** Opening Exercise materials block **

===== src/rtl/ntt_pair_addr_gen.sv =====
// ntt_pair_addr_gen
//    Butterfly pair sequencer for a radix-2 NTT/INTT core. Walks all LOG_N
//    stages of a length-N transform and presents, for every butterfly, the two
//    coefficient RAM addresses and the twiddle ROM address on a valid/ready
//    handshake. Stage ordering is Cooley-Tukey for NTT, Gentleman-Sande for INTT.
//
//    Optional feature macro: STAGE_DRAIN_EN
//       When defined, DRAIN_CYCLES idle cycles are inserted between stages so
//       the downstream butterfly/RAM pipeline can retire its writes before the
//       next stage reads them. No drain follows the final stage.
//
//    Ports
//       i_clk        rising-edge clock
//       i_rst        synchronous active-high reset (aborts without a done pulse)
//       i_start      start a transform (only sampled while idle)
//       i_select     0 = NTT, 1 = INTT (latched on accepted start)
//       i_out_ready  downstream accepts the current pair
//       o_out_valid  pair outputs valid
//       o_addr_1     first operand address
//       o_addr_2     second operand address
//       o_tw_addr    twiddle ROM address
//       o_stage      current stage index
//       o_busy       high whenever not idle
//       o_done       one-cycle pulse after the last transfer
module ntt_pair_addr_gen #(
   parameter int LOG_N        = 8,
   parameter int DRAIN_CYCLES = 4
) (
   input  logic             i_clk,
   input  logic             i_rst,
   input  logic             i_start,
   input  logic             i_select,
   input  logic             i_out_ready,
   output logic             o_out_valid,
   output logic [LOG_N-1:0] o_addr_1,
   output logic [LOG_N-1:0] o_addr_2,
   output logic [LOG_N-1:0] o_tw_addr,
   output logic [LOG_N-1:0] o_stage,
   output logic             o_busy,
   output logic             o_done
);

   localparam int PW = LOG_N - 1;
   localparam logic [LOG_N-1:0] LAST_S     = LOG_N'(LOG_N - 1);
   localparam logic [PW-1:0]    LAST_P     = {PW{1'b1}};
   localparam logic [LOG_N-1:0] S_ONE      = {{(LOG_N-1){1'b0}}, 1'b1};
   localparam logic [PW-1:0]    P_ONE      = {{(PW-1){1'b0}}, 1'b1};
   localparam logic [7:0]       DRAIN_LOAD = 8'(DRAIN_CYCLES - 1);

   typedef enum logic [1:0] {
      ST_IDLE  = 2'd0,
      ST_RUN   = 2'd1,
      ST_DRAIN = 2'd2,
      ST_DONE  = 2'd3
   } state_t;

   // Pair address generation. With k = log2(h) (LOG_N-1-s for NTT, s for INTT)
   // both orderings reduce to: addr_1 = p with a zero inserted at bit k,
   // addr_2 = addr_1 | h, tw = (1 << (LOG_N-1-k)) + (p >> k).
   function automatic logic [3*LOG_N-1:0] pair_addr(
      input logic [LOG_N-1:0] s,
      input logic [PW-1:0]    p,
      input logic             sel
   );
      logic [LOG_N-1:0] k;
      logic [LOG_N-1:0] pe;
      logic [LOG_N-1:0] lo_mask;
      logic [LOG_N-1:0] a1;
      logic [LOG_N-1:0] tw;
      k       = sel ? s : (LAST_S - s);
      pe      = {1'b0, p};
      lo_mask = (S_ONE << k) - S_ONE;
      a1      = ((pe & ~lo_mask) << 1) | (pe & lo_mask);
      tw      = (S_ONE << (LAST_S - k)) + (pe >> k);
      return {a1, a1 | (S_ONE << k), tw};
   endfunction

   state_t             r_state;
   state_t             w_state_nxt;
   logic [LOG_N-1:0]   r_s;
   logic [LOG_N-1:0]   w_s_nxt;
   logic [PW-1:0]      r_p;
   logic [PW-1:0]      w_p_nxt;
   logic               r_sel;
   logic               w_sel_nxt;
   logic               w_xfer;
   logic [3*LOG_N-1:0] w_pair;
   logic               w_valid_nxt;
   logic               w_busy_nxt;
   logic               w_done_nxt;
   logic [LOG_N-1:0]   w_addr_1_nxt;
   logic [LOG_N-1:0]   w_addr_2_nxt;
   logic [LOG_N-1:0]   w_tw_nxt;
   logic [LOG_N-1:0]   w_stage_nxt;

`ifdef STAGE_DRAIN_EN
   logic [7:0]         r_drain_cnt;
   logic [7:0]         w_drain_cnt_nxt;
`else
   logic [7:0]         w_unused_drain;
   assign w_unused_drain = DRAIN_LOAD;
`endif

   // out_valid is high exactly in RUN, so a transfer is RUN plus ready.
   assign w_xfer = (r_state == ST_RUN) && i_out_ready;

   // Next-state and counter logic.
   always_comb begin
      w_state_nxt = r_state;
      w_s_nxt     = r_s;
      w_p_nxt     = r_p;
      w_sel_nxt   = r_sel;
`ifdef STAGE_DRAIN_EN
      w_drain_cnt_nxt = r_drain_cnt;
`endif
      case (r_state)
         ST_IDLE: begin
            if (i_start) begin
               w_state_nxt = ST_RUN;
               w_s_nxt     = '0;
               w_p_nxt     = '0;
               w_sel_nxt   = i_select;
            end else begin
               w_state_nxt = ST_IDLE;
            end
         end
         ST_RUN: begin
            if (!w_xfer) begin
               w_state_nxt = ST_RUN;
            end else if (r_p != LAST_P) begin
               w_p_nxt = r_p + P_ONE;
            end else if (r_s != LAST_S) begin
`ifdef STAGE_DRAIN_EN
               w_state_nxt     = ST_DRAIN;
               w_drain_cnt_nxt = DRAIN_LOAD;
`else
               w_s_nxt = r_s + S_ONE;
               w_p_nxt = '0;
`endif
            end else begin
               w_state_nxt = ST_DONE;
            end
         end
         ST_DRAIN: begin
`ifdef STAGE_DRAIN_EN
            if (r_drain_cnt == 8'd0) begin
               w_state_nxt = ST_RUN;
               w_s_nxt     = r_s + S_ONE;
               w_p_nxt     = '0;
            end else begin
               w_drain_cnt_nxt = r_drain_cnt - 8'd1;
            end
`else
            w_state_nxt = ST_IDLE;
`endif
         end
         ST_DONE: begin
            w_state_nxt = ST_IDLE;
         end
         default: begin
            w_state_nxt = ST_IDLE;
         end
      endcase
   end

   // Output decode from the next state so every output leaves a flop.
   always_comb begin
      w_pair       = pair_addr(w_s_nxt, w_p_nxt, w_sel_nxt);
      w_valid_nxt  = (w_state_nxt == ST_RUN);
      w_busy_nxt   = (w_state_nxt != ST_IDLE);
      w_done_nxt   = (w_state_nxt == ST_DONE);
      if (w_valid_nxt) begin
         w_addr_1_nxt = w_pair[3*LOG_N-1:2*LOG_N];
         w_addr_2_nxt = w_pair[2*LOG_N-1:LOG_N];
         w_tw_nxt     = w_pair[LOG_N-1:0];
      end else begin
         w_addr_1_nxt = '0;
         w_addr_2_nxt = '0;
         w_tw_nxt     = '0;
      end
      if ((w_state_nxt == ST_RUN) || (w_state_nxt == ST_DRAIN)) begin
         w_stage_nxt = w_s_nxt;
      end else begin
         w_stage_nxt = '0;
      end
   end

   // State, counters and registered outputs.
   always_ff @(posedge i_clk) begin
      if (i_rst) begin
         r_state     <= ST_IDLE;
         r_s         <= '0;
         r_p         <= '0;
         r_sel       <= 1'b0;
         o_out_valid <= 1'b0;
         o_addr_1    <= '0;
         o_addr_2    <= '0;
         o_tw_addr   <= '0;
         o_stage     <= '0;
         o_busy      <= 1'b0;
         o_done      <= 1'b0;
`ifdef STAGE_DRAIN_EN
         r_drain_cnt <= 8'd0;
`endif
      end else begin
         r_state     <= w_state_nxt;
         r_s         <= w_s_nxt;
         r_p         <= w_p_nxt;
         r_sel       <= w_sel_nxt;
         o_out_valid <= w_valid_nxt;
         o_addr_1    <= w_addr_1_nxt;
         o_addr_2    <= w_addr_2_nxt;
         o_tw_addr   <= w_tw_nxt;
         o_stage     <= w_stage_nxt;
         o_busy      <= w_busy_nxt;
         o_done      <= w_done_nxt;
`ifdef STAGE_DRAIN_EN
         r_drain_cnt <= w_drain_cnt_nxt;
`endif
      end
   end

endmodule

** Closing Exercise materials block **
** Opening Exercise materials block **

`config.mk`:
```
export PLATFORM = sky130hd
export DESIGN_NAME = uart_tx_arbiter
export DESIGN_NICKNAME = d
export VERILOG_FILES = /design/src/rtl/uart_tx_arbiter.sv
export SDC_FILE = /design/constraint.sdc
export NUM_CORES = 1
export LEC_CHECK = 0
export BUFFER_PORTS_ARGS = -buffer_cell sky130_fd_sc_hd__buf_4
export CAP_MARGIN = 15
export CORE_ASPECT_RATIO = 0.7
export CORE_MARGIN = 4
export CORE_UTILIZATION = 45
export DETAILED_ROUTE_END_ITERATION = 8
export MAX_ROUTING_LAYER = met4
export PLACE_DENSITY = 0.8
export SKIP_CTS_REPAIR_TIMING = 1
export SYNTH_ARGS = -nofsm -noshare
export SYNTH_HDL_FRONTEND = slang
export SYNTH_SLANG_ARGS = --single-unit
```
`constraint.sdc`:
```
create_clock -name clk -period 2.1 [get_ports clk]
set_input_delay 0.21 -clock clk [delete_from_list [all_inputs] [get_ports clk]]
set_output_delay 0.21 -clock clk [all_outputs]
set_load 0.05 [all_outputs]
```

** Closing Exercise materials block **

**What to produce**
Wherever a line in the entries above holds "twiddle", copy that line.

**Completed task**
//    coefficient RAM addresses and the twiddle ROM address on a valid/ready
//       o_tw_addr    twiddle ROM address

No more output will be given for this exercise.